What the exercise asks – Once the line containing "met4 | 4.94 | 0 | 279" is found in the records below, return it and each following line exactly, up to and including the line containing "cnt_q[3] | 0.38 | 2 |", and nothing else.

§

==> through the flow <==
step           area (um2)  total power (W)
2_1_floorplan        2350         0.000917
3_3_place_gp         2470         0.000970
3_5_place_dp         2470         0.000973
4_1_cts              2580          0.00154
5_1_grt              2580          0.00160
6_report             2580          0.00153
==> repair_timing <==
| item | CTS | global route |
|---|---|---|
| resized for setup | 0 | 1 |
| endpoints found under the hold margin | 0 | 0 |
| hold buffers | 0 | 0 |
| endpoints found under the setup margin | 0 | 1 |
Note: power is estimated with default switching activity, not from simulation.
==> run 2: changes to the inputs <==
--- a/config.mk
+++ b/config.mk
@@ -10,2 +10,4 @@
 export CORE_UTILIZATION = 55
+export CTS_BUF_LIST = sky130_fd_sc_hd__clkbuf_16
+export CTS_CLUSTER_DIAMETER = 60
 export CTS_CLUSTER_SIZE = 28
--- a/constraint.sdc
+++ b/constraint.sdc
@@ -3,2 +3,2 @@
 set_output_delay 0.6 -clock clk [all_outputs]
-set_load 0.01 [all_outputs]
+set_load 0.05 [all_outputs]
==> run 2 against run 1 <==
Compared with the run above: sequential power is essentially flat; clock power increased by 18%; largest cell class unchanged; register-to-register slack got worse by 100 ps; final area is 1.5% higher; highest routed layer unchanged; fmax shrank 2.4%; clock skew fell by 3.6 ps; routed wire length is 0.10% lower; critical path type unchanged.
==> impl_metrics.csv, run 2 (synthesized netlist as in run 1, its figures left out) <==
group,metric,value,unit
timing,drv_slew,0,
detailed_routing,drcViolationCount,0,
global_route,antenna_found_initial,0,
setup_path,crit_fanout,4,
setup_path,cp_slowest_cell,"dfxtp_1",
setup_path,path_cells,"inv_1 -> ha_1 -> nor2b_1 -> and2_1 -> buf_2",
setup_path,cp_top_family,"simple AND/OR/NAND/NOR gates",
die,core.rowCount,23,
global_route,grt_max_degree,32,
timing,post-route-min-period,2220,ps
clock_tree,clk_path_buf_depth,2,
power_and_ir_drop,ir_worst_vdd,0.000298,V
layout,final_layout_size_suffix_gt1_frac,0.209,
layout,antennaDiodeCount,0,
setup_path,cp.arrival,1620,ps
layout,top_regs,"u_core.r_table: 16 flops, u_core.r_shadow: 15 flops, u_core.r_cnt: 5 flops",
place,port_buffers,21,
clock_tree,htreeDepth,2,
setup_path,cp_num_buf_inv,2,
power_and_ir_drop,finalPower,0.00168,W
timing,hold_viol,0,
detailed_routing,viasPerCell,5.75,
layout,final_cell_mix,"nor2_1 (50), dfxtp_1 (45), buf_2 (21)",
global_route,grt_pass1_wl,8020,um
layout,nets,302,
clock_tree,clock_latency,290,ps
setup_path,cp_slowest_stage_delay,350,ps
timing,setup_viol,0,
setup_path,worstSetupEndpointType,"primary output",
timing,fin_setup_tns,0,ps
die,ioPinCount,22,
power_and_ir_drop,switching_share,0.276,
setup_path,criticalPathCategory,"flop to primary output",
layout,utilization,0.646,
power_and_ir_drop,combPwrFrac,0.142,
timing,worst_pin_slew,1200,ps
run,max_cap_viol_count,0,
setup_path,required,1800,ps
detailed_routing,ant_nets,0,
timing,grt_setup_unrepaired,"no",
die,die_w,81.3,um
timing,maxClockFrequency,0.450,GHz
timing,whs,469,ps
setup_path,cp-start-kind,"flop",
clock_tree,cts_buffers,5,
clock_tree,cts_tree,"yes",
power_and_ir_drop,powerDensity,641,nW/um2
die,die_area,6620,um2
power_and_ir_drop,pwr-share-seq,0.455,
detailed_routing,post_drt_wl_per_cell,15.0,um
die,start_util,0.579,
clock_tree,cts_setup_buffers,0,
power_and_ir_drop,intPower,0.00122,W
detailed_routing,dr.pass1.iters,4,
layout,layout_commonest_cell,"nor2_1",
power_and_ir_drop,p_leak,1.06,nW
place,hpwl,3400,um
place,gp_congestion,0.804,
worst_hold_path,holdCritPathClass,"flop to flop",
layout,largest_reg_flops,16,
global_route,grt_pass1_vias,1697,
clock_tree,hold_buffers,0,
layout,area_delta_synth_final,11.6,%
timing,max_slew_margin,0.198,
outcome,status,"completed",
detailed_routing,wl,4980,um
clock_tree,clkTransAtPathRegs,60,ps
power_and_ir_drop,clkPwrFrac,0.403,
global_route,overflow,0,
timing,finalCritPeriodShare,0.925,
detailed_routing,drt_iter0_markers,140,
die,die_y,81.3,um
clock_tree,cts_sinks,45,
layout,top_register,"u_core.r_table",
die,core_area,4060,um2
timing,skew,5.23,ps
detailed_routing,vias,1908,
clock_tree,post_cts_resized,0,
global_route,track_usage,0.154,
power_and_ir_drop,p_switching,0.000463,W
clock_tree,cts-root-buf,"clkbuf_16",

§

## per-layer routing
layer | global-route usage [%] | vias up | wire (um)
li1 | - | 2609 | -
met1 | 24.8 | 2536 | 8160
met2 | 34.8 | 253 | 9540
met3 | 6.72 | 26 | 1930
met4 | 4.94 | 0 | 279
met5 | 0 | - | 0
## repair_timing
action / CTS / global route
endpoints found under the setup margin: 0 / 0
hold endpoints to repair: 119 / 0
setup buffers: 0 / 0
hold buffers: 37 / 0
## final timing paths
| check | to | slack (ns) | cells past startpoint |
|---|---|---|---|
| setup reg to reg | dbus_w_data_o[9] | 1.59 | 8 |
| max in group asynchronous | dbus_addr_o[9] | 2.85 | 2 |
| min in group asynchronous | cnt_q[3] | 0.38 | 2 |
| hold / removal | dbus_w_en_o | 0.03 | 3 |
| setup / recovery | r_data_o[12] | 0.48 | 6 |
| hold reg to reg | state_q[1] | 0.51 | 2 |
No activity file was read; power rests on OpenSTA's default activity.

§

Solution to the problem –
met4 | 4.94 | 0 | 279
met5 | 0 | - | 0
## repair_timing
action / CTS / global route
endpoints found under the setup margin: 0 / 0
hold endpoints to repair: 119 / 0
setup buffers: 0 / 0
hold buffers: 37 / 0
## final timing paths
| check | to | slack (ns) | cells past startpoint |
|---|---|---|---|
| setup reg to reg | dbus_w_data_o[9] | 1.59 | 8 |
| max in group asynchronous | dbus_addr_o[9] | 2.85 | 2 |
| min in group asynchronous | cnt_q[3] | 0.38 | 2 |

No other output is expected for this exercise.